**Exercise:** Show every line of the records below that contains the word "differences".

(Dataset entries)
---
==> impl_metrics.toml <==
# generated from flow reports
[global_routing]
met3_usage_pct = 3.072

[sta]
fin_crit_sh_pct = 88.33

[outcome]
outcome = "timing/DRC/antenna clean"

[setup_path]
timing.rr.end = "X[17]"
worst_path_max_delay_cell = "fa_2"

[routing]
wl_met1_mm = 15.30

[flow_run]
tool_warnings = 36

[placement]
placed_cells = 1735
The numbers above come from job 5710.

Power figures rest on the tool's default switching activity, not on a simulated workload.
==> inputs of run a <==
==> flow/design.v <==
module conv(clk,rst,clear,w_w,w_in,if_w,if_in,out);
 input	clk;
 input	rst;
 input	clear;
 input	w_w;
 input	if_w;	
 input [16-1:0] w_in;
 input [16-1:0] if_in;
 output signed [16*2+1:0]out;
 wire signed [16*2:0]out1;
 reg signed [16-1:0] weight [2:0];
 reg signed [16-1:0] feature [2:0];
 always@(posedge rst  or posedge clk)
begin
if(rst)
begin
weight[0]<=16'd0;
weight[1]<=16'd0;
weight[2]<=16'd0;
feature[0]<=16'd0;
feature[1]<=16'd0;
feature[2]<=16'd0;
end
else if(clear)
begin
weight[0]<=16'd0;
weight[1]<=16'd0;
weight[2]<=16'd0;
feature[0]<=16'd0;
feature[1]<=16'd0;
feature[2]<=16'd0;
end
else
begin
if(w_w==1'b1 )
begin
weight[0]<=weight[1];
weight[1]<=weight[2];
weight[2]<=w_in;
end
if(if_w==1'b1 )
begin
feature[0]<=feature[1];
feature[1]<=feature[2];
feature[2]<=if_in;
end
end
end
assign out1 = weight[2]*feature[2]+weight[1]*feature[1]+weight[0]*feature[0];
assign out  ={out1[32],out1};
endmodule
module sat_adder(in0, in1, in2, sum);
input  signed[33:0]	in0, in1, in2;
output signed[15:0]	sum;
wire signed[35:0]temp=(in0+in1+in2);
assign sum=($signed(temp)>$signed(36'd255))?16'd255:($signed(temp)<$signed(36'd0))?16'd0:temp[15:0];
endmodule
module Controller (clk, rst, ROM_IF_A, ROM_W_A, ROM_IF_OE, ROM_W_OE, RAM_A, 
					RAM_WE, RAM_OE, sel_if, sel_w, clear, done);
  parameter INIT    = 3'b000,READ_W=3'b001,WRITE=3'b010,READ_C=3'b011,READ_9=3'b100,Done=3'b101;
  input         clk;
  input         rst;
  output reg [19:0] ROM_IF_A, ROM_W_A;
  output reg		ROM_IF_OE, ROM_W_OE;
  output reg [19:0] RAM_A;
  output reg		RAM_WE;
  output reg		RAM_OE;
  output reg [2:0]  sel_if, sel_w;
  output reg		clear;
  output reg 		done;
  reg	[2:0] tsel_if, tsel_w;
  reg   [2:0]  state,n_state;
  reg	[19:0] column;
  reg   [19:0]  row;
  reg   [3:0]	counter;
always@(posedge clk or posedge rst)begin 
if(rst)
	state<=INIT;
else
	state<=n_state;
end
always@(posedge clk or posedge rst)begin 
  if(rst)begin
    counter<=4'd0;
  end
else if(state==READ_W && counter==4'd9)
      counter<=4'd0;
  else if(state==READ_W)
     counter<=counter+4'd1;
  else if(state==READ_C)
     counter<=counter+4'd1;
  else if(state==READ_9)
     counter<=counter+4'd1;
  else if(state==WRITE || state==INIT)
     counter<=4'd0;
end
always@(*)begin 
    if(state==INIT)begin
    sel_w=3'b0;
      sel_if=3'b0;
end
else if(state==READ_W)
	begin
if(counter==4'd0)begin
                  sel_w=3'b000;
		  sel_if=3'b000;
              end
else  if(counter==4'd1)begin
  			sel_w=3'b001;
		  sel_if=3'b001;
end
else if(counter==4'd2)begin
  			sel_w=3'b001;
		  sel_if=3'b001;
end
else if(counter==4'd3)begin
  			sel_w=3'b001;
		  sel_if=3'b001;
end
else   if(counter==4'd4)begin
                  sel_w=3'b010;
		  sel_if=3'b010;
              end
else   if(counter==4'd5)begin
                  sel_w=3'b010;
		  sel_if=3'b010;
              end
else   if(counter==4'd6)begin
                  sel_w=3'b010;
		  sel_if=3'b010;
              end
else  if(counter==4'd7)begin
                  sel_w=3'b100;
	          sel_if=3'b100;
              end
else  if(counter==4'd8)begin
                  sel_w=3'b100;
	          sel_if=3'b100;
              end
else  if(counter==4'd9)begin
                  sel_w=3'b100;
	          sel_if=3'b100;
              end
else begin
 	           sel_w=3'b100;
	          sel_if=3'b100;
    end
end
else if(state==READ_C)
	begin
          if(counter==4'd0)begin
                  sel_if=3'b000;
	            sel_w=3'b000;
              end
         else if(counter==4'd1)begin
                  sel_if=3'b001;
			sel_w=3'b000;
              end
         else if(counter==4'd2)begin
                  sel_if=3'b010;
			sel_w=3'b000;
              end
	 else if(counter==4'd3)begin
                  sel_if=3'b100;
			sel_w=3'b000;
              end
else  begin
			sel_if=3'b100;
			sel_w=3'b000;
end
    end
else if(state==READ_9)begin
if(counter==4'd0)begin
                  sel_w=3'b000;
		  sel_if=3'b000;
              end
else  if(counter==4'd1)begin
  			sel_w=3'b000;
		  sel_if=3'b001;
end
else if(counter==4'd2)begin
  			sel_w=3'b000;
		  sel_if=3'b001;
end
else if(counter==4'd3)begin
  			sel_w=3'b000;
		  sel_if=3'b001;
end
else   if(counter==4'd4)begin
                  sel_w=3'b000;
		  sel_if=3'b010;
              end
else   if(counter==4'd5)begin
                  sel_w=3'b000;
		  sel_if=3'b010;
              end
else   if(counter==4'd6)begin
                  sel_w=3'b000;
		  sel_if=3'b010;
              end
else  if(counter==4'd7)begin
                  sel_w=3'b000;
	          sel_if=3'b100;
              end
else  if(counter==4'd8)begin
                  sel_w=3'b000;
	          sel_if=3'b100;
              end
else  if(counter==4'd9)begin
                  sel_w=3'b000;
	          sel_if=3'b100;
              end
else begin
sel_w=3'b000;
	          sel_if=3'b100;
end
end
	else if(state==WRITE)
   begin
	          sel_if=3'b000;
                  sel_w=3'b000;
    end
     else
begin
		sel_if=3'b000;
                  sel_w=3'b000;
end
end
always@(*)begin 
if(state==INIT)
RAM_A=20'd0;
if(column==20'd0)
RAM_A=(row<<8)+column;
else
RAM_A=(row<<8)+(column-20'd2);
end
always@(*)begin 
if(state==INIT)
ROM_IF_A=20'd0;
 else   if(state==READ_W)begin
   if(counter==4'd0)begin
    ROM_IF_A=(row<<8)+(row<<1)+column;
   end
  else if(counter==4'd1)begin
    ROM_IF_A=(row<<8)+(row<<1)+(column+20'd1);
   end
   else if(counter==4'd2)begin
    ROM_IF_A=(row<<8)+(row<<1)+(column+20'd2);
   end
   else if(counter==4'd3)begin
    ROM_IF_A=((row+20'd1)<<8)+((row+20'd1)<<1)+column;
   end
    else if(counter==4'd4)begin
    ROM_IF_A=((row+20'd1)<<8)+((row+20'd1)<<1)+(column+20'd1);
   end
    else if(counter==4'd5)begin
    ROM_IF_A=((row+20'd1)<<8)+((row+20'd1)<<1)+(column+20'd2);
   end
    else if(counter==4'd6)begin
    ROM_IF_A=((row+20'd2)<<8)+((row+20'd2)<<1)+column;
   end
    else if(counter==4'd7)begin
    ROM_IF_A=((row+20'd2)<<8)+((row+20'd2)<<1)+(column+20'd1);
   end
    else if(counter==4'd8)begin
    ROM_IF_A=((row+20'd2)<<8)+((row+20'd2)<<1)+(column+20'd2);
   end
    else if(counter==4'd9)begin
    ROM_IF_A=((row+20'd2)<<8)+((row+20'd2)<<1)+(column+20'd2);
   end
else ROM_IF_A=((row+20'd2)<<8)+((row+20'd2)<<1)+(column+20'd2);
   end
   else if(state==READ_9)begin
    if(counter==4'd0)begin
    ROM_IF_A=(row<<8)+(row<<1)+column;
   end
  else if(counter==4'd1)begin
    ROM_IF_A=(row<<8)+(row<<1)+(column+20'd1);
   end
   else if(counter==4'd2)begin
    ROM_IF_A=(row<<8)+(row<<1)+(column+20'd2);
   end
   else if(counter==4'd3)begin
    ROM_IF_A=((row+20'd1)<<8)+((row+20'd1)<<1)+column;
   end
    else if(counter==4'd4)begin
    ROM_IF_A=((row+20'd1)<<8)+((row+20'd1)<<1)+(column+20'd1);
   end
    else if(counter==4'd5)begin
    ROM_IF_A=((row+20'd1)<<8)+((row+20'd1)<<1)+(column+20'd2);
   end
    else if(counter==4'd6)begin
    ROM_IF_A=((row+20'd2)<<8)+((row+20'd2)<<1)+column;
   end
    else if(counter==4'd7)begin
    ROM_IF_A=((row+20'd2)<<8)+((row+20'd2)<<1)+(column+20'd1);
   end
    else if(counter==4'd8)begin
    ROM_IF_A=((row+20'd2)<<8)+((row+20'd2)<<1)+(column+20'd2);
   end
    else if(counter==4'd9)begin
    ROM_IF_A=((row+20'd2)<<8)+((row+20'd2)<<1)+(column+20'd2);
   end
else ROM_IF_A=((row+20'd2)<<8)+((row+20'd2)<<1)+(column+20'd2);
    end   
   else if(state==READ_C)begin
          if(counter==4'd0)begin
             ROM_IF_A=(row<<8)+(row<<1)+column;
          end
         else if(counter==4'd1)begin
             ROM_IF_A=((row+20'd1)<<8)+((row+20'd1)<<1)+column;
          end
         else if(counter==4'd2)begin
             ROM_IF_A=((row+20'd2)<<8)+((row+20'd2)<<1)+column;
          end
	 else if(counter==4'd3)begin
             ROM_IF_A=((row+20'd2)<<8)+((row+20'd2)<<1)+column;
          end
         else
 ROM_IF_A=((row+20'd2)<<8)+((row+20'd2)<<1)+column;
   end
else
ROM_IF_A=20'd0;
end
always@(*)begin 
   if(state==INIT)
ROM_W_A=20'd0;
 else   if(state==READ_W)begin
          if(counter==4'd0)begin
             ROM_W_A=20'd0;
              end
         else if(counter==4'd1)begin
             ROM_W_A=20'd1;
              end
         else if(counter==4'd2)begin
             ROM_W_A=20'd2;
              end
         else if(counter==4'd3)begin
             ROM_W_A=20'd3;
              end
         else if(counter==4'd4)begin
             ROM_W_A=20'd4;
              end
         else if(counter==4'd5)begin
             ROM_W_A=20'd5;
              end
         else if(counter==4'd6)begin
             ROM_W_A=20'd6;
              end
         else if(counter==4'd7)begin
             ROM_W_A=20'd7;
              end
         else if(counter==4'd8)begin
             ROM_W_A=20'd8;
              end
	else if(counter==4'd9)begin
	ROM_W_A=20'd8;
	end
else ROM_W_A=20'd8;
    end   
else
ROM_W_A=20'd0;
end
always@(posedge clk or posedge rst)begin 
  if(rst)begin
     column<=20'd0;
	 row<=20'd0;
  end
else if (column==20'd0 && state==WRITE)
begin
column<=column+20'd3;
end
  else if(state==WRITE && column==20'd257)begin
        column<=20'd0;
        row<=row+20'd1;
   end
  else if(state==WRITE)
   column<=column+20'd1;
  else if(state==READ_C)
  row<=row;
end
always@(*)begin 
  case(state)
       INIT:begin
            n_state=READ_W;
end
       READ_W:begin
                  if(counter==4'd9)
                     n_state=WRITE;
                  else
                     n_state=READ_W;
              end
       READ_C:begin
                  if(counter==4'd3)
                     n_state=WRITE;
                  else
                     n_state=READ_C;
              end
       READ_9:begin
                  if(counter==4'd9)
                     n_state=WRITE;
                  else
                     n_state=READ_9;
              end
       WRITE:begin
                  if(column==20'd257&&row==20'd255)
                     n_state=Done;
                  else if(column==20'd257)
                     n_state=READ_9;
                  else
                     n_state=READ_C;
              end
       Done:n_state=INIT;    
 default:n_state=Done;
endcase
end
always@(*)begin  
case(state)
INIT:begin
	ROM_IF_OE=1'b0;
	ROM_W_OE=1'b0;
	RAM_WE=1'b0;
	RAM_OE=1'b0;
	clear=1'b0;
	done=1'b0;
	end
READ_W:begin
        ROM_IF_OE=1'b1;
	ROM_W_OE=1'b1;
	RAM_WE=1'b0;
	RAM_OE=1'b0;
	clear=1'b0;
	done=1'b0;
      end
WRITE:begin
      ROM_IF_OE=1'b0;
	ROM_W_OE=1'b0;
	RAM_WE=1'b1;
	RAM_OE=1'b0;
	clear=1'b0;
	done=1'b0;
	end
READ_C:begin
      ROM_IF_OE=1'b1;
	ROM_W_OE=1'b0;
	RAM_WE=1'b0;
	RAM_OE=1'b0;
	clear=1'b0;
	done=1'b0;
	end
READ_9:begin
      ROM_IF_OE=1'b1;
	ROM_W_OE=1'b0;
	RAM_WE=1'b0;
	RAM_OE=1'b0;
	clear=1'b0;
	done=1'b0;
	end
Done:begin
      ROM_IF_OE=1'b0;
	ROM_W_OE=1'b0;
	RAM_WE=1'b0;
	RAM_OE=1'b0;
	clear=1'b0;
	done=1'b1;
	end
default:begin
	ROM_IF_OE=1'b0;
	ROM_W_OE=1'b0;
	RAM_WE=1'b0;
	RAM_OE=1'b0;
	clear=1'b0;
	done=1'b0;
	end
endcase
end
endmodule
`timescale 1ns/10ps
module system (clk, rst, ROM_IF_Q, ROM_W_Q, RAM_Q, ROM_IF_A, ROM_W_A,
  ROM_IF_OE, ROM_W_OE, RAM_A, RAM_WE, RAM_OE, RAM_D, done);
  input         clk;
  input         rst;
  input  [15:0] ROM_IF_Q, ROM_W_Q;
  input  [15:0] RAM_Q;
  output [19:0] ROM_IF_A, ROM_W_A;
  output		ROM_IF_OE, ROM_W_OE;
  output [19:0] RAM_A;
  output        RAM_WE;
  output        RAM_OE;
  output [15:0] RAM_D;
  output        done;
  wire [2:0]  sel_if, sel_w;
  wire 		  clear;
  wire [33:0]	out0, out1, out2;
  conv conv1 (
  .clk(clk), .rst(rst), .clear(clear), .w_w(sel_w[0]), .w_in(ROM_W_Q), .if_w(sel_if[0]), .if_in(ROM_IF_Q), .out(out0));
  conv conv2 (
  .clk(clk), .rst(rst), .clear(clear), .w_w(sel_w[1]), .w_in(ROM_W_Q), .if_w(sel_if[1]), .if_in(ROM_IF_Q), .out(out1));
  conv conv3 (
  .clk(clk), .rst(rst), .clear(clear), .w_w(sel_w[2]), .w_in(ROM_W_Q), .if_w(sel_if[2]), .if_in(ROM_IF_Q), .out(out2));
  sat_adder a1 (
  .in0(out0), .in1(out1), .in2(out2), .sum(RAM_D));
  Controller c1(
  .clk(clk), .rst(rst), .ROM_IF_A(ROM_IF_A), .ROM_W_A(ROM_W_A), .ROM_IF_OE(ROM_IF_OE),
  .ROM_W_OE(ROM_W_OE), .RAM_A(RAM_A), .RAM_WE(RAM_WE), .RAM_OE(RAM_OE), .sel_if(sel_if),
  .sel_w(sel_w), .clear(clear), .done(done));
endmodule
==> flow/run.sh <==
#!/bin/bash
# the make line also repeats each setting of config.mk as NAME=value (left out here)
make -C /OpenROAD-flow-scripts/flow DESIGN_CONFIG=/design/flow/config.mk WORK_HOME=/design/flow/orfs CLKGATE_MAP_FILE= finish
==> flow/config.mk <==
export PLATFORM = sky130hd
export DESIGN_NAME = system
export DESIGN_NICKNAME = system
export VERILOG_FILES = /design/flow/design.v
export SDC_FILE = /design/flow/constraint.sdc
export NUM_CORES = 4
export LEC_CHECK = 0
export ABC_AREA = 1
export CAP_MARGIN = 20
export CORE_MARGIN = 2
export CORE_UTILIZATION = 68
export PLACE_DENSITY = 0.36
export SETUP_SLACK_MARGIN = 1.82
export SLEW_MARGIN = 20
==> flow/constraint.sdc <==
create_clock -name core_clock -period 7.72 [get_ports {clk}]
set_input_delay 1.5440 -clock core_clock [delete_from_list [all_inputs] [get_ports {clk}]]
set_output_delay 1.5440 -clock core_clock [all_outputs]
set_load 0.01 [all_outputs]
==> run b (differences from run a) <==
Settings changed: ABC_AREA 1 to default, CORE_UTILIZATION 68 to 72, CTS_CLUSTER_DIAMETER from default to 59, PLACE_DENSITY 0.36 to default, PLACE_DENSITY_LB_ADDON from default to 0.05, SETUP_SLACK_MARGIN 1.82 to 4.12, TNS_END_PERCENT from default to 5.
==> flow/constraint.sdc (replaced) <==
create_clock -name core_clock -period 13.9 [get_ports {clk}]
set_input_delay 2.7800 -clock core_clock [delete_from_list [all_inputs] [get_ports {clk}]]
set_output_delay 2.7800 -clock core_clock [all_outputs]
set_load 0.01 [all_outputs]
==> run c (differences from run a) <==
Settings changed: ABC_AREA 1 to default, CORE_UTILIZATION 68 to 24, PLACE_DENSITY 0.36 to default, SETUP_SLACK_MARGIN 1.82 to default.
==> flow/constraint.sdc (replaced) <==
create_clock -name core_clock -period 21.4 [get_ports {clk}]
set_input_delay 4.2800 -clock core_clock [delete_from_list [all_inputs] [get_ports {clk}]]
set_output_delay 4.2800 -clock core_clock [all_outputs]
set_load 0.01 [all_outputs]
==> results <==
|  | run b | run c | run a |
|---|---|---|---|
| Outcome | complete, but fails checks | no timing/DRC/antenna violations | aborted with a tool error |
| Stage where the flow stopped | - | - | 5_1_grt |
| Layout check failures | setup timing | - | - |
| Detail-routed net length per standard cell | 24.7 µm | 17.4 µm | - |
| Sequential power share | 0.284 | 0.367 | - |
| Reg2Reg Depth | 11 | 10 | - |
| Count of multi-input gates | 9416 | 9416 | - |
| Setup CP Type | flop to primary output | flop to primary output | - |
| Pre-Place Util | 0.726 | 0.241 | 0.685 |
| Number of resized instances in the post-cts repair step | 103 | 1 | 748 |
| Critical register-to-register path startpoint | c1.counter[3] | c1.counter[3] | - |
| Group drawing the most power | the clock network | the clock network | - |
| Cell kind with the greatest summed area | logic gates | logic gates | - |
| Complex Gates by Area | 0.0701 | 0.0701 | 0.0633 |
| Standard cell core area | 167000 µm² | 505000 µm² | 181000 µm² |
| Share of final layout cell area taken by clock buffers and inverters | 0.0192 | 0.0131 | - |
Power and IR drop assume default switching activity.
---
**Written answer:**
==> run b (differences from run a) <==
==> run c (differences from run a) <==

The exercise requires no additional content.